Tacitus and Ptolemy, even Giraldus Cambrensis. Wine, peltries,

Connemara marble, silver from Tipperary, second to none, our farfamed

horses even today, the Irish hobbies, with king Philip of Spain offering

to pay customs duties for the right to fish in our waters. What do the

yellowjohns of Anglia owe us for our ruined trade and our ruined hearths?

And the beds of the Barrow and Shannon they won't deepen with millions

of acres of marsh and bog to make us all die of consumption?
--As treeless as Portugal we'll be soon, says John Wyse, or Heligoland

with its one tree if something is not done to reafforest the land.
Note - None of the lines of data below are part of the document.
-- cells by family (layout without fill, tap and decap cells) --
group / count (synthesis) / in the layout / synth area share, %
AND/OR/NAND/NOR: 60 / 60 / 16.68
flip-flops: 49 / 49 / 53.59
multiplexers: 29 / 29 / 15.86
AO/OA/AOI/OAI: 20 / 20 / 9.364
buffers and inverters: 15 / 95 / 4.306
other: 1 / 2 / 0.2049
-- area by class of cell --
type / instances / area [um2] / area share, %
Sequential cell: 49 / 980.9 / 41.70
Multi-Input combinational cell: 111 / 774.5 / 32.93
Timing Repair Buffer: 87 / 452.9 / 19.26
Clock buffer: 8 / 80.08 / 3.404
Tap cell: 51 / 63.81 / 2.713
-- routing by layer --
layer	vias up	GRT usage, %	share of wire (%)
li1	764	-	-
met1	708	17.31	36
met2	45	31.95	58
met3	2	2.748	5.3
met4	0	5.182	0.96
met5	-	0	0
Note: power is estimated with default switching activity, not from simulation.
<file path="src/limb_pkg.sv">
package limb_pkg;

    ////////////////////
    // data widths
    ////////////////////

    // one float-pattern sample or muscle length
    typedef logic [31:0] word_t;
    // one host wire or pipe half-word
    typedef logic [15:0] half_t;

    // tick half count, as loaded from the low wire
    localparam int HALF_CNT_W = 18;

    // waveform memory
    localparam int WAVE_DEPTH = 1024;
    localparam int WAVE_AW    = 10;

    // spike count per window
    localparam int COUNT_W = 16;

    ////////////////////
    // reset defaults
    ////////////////////

    // 10 cycles per tick
    localparam logic [HALF_CNT_W-1:0] DEF_HALF_CNT = 18'd4;
    // 0.9 as IEEE single
    localparam word_t DEF_LEN_PXI = 32'h3F66_6666;
    // fixed length selected out of reset
    localparam logic DEF_USE_PXI = 1'b1;

    ////////////////////
    // encodings
    ////////////////////

    // bit index within the trigger word, one slot per parameter
    typedef enum logic [3:0] {
        TRIG_HALF_CNT   = 4'd0,
        TRIG_LEN_SELECT = 4'd7,
        TRIG_LEN_PXI    = 4'd8
    } trig_slot_e;

    // which half of a sample the next pipe write carries
    typedef enum logic {
        HALF_LO,
        HALF_HI
    } half_sel_e;

endpackage
</file>
<file path="src/spike_window_counter.sv">
module spike_window_counter (
    input  logic                         i_clk,
    input  logic                         i_reset,
    input  logic                         i_sim_reset,
    input  logic                         i_spike,
    input  logic                         i_tick,
    output logic [limb_pkg::COUNT_W-1:0] o_count,
    output logic                         o_count_valid
);
    import limb_pkg::*;

    // running count of the open window
    logic [COUNT_W-1:0] acc;
    // acc plus this cycle's spike, held at all ones
    logic [COUNT_W-1:0] acc_next;

    logic clear;

    assign clear = i_reset | i_sim_reset;

    // saturate rather than wrap
    assign acc_next = (i_spike && (acc != '1)) ? acc + 1'b1 : acc;

    ////////////////////
    // window close
    ////////////////////

    // tick cycle spike still belongs to the closing window
    always_ff @(posedge i_clk)
    begin
        if (clear)
        begin
            acc           <= '0;
            o_count       <= '0;
            o_count_valid <= 1'b0;
        end
        else if (i_tick)
        begin
            acc           <= '0;
            o_count       <= acc_next;
            o_count_valid <= 1'b1;
        end
        else
        begin
            acc           <= acc_next;
            o_count_valid <= 1'b0;
        end
    end

endmodule

</file>
[config.mk]
export PLATFORM = sky130hd
export DESIGN_NAME = sim_sequencer
export DESIGN_NICKNAME = d
export VERILOG_FILES = /design/src/limb_pkg.sv /design/src/sim_sequencer.sv
export SDC_FILE = /design/constraint.sdc
export NUM_CORES = 1
export LEC_CHECK = 0
export BUFFER_PORTS_ARGS = -buffer_cell sky130_fd_sc_hd__buf_4
export CAP_MARGIN = 25
export CORE_MARGIN = 4
export CORE_UTILIZATION = 36
export DETAILED_ROUTE_END_ITERATION = 16
export PLACE_DENSITY_LB_ADDON = 0.15
export REMOVE_ABC_BUFFERS = 1
export SETUP_SLACK_MARGIN = 0.3
export SYNTH_ARGS = -nofsm -noshare
export SYNTH_HDL_FRONTEND = slang
export SYNTH_SLANG_ARGS = --single-unit
[constraint.sdc]
create_clock -name i_clk -period 2.2 [get_ports i_clk]
set_clock_uncertainty 0.15 [all_clocks]
set_input_delay 0.33 -clock i_clk [delete_from_list [all_inputs] [get_ports i_clk]]
set_output_delay 0.33 -clock i_clk [all_outputs]
set_load 0.02 [all_outputs]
Larches, firs, all the trees of the conifer family are going fast. I was

reading a report of lord Castletown's ...
--Save them, says the citizen, the giant ash of Galway and the chieftain

elm of Kildare with a fortyfoot bole and an acre of foliage. Save the

trees of Ireland for the future men of Ireland on the fair hills of

Eire, O.
--Europe has its eyes on you, says Lenehan.
Parody 22: In the style of a newspaper account of a high-fashion wedding.
The fashionable international world attended EN MASSE this afternoon

at the wedding of the chevalier Jean Wyse de Neaulan, grand high chief

ranger of the Irish National Foresters, with Miss Fir Conifer of Pine

Valley. Lady Sylvester Elmshade, Mrs Barbara Lovebirch, Mrs Poll Ash,

Mrs Holly Hazeleyes, Miss Daphne Bays, Miss Dorothy Canebrake, Mrs

Clyde Twelvetrees, Mrs Rowan Greene, Mrs Helen Vinegadding, Miss

Virginia Creeper, Miss Gladys Beech, Miss Olive Garth, Miss Blanche

Maple, Mrs Maud Mahogany, Miss Myra Myrtle, Miss Priscilla

Elderflower, Miss Bee Honeysuckle, Miss Grace Poplar, Miss O Mimosa

San, Miss Rachel Cedarfrond, the Misses Lilian and Viola Lilac, Miss

Timidity Aspenall, Mrs Kitty Dewey-Mosse, Miss May Hawthorne, Mrs

Gloriana Palme, Mrs Liana Forrest, Mrs Arabella Blackwood and Mrs

Norma Holyoake of Oakholme Regis graced the ceremony by their

presence. The bride who was given away by her father, the M'Conifer of

the Glands, looked exquisitely charming in a creation carried out in green

mercerised silk, moulded on an underslip of gloaming grey, sashed with a

yoke of broad emerald and finished with a triple flounce of darkerhued

fringe, the scheme being relieved by bretelles and hip insertions of acorn

bronze. The maids of honour, Miss Larch Conifer and Miss Spruce Conifer,

sisters of the bride, wore very becoming costumes in the same tone, a

dainty MOTIF of plume rose being worked into the pleats in a pinstripe and

repeated capriciously in the jadegreen toques in the form of heron

feathers of paletinted coral. Senhor Enrique Flor presided at the

organ with his wellknown ability and, in addition to the prescribed

numbers of the nuptial mass, played a new and striking arrangement

of WOODMAN, SPARE THAT TREE at the conclusion of the service. On

leaving the church of Saint Fiacre IN HORTO after the papal

blessing the happy pair were subjected to a playful crossfire

of hazelnuts, beechmast, bayleaves, catkins of willow, ivytod,

hollyberries, mistletoe sprigs and quicken shoots. Mr and Mrs Wyse

Conifer Neaulan will spend a quiet honeymoon in the Black Forest.